▶ What is needed:
In the entries below, find the lines that contain the word "assign" and copy them.

▶ Data extracts:
*** Begin section ***
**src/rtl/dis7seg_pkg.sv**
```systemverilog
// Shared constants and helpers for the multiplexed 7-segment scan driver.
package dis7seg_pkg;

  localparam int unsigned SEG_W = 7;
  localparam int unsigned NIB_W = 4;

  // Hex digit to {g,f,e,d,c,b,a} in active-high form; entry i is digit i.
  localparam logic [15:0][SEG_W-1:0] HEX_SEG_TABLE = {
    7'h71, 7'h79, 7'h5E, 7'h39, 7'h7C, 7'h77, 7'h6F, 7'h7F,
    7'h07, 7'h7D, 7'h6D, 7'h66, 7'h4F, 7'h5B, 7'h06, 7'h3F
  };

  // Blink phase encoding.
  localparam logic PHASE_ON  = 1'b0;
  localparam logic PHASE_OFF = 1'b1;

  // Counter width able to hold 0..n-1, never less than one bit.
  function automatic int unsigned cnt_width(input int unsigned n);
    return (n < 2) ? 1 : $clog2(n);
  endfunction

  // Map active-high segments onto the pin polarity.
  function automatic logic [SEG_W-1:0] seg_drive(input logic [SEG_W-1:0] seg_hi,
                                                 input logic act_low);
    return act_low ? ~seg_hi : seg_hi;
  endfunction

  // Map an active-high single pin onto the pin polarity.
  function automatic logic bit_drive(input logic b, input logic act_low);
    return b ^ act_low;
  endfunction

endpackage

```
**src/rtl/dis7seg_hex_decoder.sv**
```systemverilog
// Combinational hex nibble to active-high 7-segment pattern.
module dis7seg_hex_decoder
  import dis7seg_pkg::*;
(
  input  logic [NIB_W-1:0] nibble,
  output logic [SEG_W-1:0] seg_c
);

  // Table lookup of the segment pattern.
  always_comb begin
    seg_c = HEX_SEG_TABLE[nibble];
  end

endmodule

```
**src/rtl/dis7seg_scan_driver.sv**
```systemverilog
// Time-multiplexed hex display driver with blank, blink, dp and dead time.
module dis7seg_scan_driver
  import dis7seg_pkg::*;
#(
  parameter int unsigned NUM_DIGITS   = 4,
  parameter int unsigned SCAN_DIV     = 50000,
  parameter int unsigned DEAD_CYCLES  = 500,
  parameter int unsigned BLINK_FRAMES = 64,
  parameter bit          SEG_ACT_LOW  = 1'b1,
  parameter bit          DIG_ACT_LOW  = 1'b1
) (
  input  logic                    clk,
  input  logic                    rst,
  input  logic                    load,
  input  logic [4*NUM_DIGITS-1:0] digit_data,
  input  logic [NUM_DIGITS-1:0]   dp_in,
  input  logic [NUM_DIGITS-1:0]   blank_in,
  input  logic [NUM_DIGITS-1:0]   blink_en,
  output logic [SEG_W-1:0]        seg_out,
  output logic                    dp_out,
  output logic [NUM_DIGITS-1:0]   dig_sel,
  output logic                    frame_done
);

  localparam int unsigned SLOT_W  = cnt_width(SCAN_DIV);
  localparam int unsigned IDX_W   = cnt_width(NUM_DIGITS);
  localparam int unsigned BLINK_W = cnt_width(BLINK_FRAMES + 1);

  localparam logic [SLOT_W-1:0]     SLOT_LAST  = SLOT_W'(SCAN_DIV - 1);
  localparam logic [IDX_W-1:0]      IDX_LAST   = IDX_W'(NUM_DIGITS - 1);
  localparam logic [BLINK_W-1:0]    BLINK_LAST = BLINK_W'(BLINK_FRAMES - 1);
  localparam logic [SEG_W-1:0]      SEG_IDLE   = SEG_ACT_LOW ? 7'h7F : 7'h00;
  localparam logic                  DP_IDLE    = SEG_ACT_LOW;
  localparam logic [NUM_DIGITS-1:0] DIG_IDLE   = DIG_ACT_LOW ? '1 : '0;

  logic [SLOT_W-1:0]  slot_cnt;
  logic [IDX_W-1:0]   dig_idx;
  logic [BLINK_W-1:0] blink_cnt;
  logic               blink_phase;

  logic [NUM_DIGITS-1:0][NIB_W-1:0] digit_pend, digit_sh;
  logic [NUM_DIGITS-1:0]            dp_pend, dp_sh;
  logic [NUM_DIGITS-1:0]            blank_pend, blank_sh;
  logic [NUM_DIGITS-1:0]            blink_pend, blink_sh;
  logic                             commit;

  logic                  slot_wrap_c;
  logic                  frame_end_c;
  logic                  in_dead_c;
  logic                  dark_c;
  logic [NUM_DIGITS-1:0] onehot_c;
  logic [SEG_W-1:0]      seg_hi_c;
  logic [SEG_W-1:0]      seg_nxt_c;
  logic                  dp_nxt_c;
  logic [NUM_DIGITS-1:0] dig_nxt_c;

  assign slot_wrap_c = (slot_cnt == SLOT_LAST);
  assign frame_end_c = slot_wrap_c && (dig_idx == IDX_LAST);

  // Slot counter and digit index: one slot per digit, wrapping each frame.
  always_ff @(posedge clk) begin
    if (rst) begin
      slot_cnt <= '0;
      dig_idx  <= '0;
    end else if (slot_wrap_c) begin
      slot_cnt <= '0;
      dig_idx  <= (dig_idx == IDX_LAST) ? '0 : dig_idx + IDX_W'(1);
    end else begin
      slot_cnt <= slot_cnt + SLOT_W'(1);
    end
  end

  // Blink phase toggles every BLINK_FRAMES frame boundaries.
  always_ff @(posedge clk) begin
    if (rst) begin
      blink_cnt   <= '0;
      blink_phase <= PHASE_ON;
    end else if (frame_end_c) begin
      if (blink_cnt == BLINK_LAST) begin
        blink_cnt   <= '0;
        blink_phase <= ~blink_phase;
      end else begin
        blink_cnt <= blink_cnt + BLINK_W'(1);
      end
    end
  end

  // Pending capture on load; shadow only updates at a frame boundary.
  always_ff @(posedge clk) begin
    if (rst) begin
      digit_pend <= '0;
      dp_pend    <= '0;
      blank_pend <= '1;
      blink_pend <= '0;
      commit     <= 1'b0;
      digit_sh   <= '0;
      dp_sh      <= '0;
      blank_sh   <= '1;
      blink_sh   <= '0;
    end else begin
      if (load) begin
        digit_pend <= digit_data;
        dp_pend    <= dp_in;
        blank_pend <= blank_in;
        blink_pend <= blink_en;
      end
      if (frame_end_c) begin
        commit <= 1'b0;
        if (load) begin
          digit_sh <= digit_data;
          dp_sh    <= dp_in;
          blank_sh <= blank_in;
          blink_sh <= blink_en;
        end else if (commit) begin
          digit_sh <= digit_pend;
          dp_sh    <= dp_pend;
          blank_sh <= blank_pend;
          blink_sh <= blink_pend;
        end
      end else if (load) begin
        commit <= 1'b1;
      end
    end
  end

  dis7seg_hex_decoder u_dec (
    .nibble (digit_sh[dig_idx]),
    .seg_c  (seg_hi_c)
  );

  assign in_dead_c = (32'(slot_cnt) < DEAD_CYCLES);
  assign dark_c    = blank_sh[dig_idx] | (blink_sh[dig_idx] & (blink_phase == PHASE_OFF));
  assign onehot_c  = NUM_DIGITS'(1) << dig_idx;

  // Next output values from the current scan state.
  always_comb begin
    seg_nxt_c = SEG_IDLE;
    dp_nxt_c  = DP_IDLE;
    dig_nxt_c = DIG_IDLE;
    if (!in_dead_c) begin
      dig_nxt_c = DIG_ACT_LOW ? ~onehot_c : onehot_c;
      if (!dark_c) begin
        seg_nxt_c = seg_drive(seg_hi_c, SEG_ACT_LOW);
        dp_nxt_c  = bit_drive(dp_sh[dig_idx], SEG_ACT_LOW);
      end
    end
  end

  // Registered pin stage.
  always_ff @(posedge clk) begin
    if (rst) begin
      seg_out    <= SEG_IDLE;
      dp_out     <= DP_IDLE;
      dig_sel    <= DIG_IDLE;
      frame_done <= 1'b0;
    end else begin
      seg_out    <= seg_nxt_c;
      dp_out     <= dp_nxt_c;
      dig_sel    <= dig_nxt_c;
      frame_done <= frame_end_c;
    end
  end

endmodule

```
*** End section ***
▶ Answer area:
  assign slot_wrap_c = (slot_cnt == SLOT_LAST);
  assign frame_end_c = slot_wrap_c && (dig_idx == IDX_LAST);
  assign in_dead_c = (32'(slot_cnt) < DEAD_CYCLES);
  assign dark_c    = blank_sh[dig_idx] | (blink_sh[dig_idx] & (blink_phase == PHASE_OFF));
  assign onehot_c  = NUM_DIGITS'(1) << dig_idx;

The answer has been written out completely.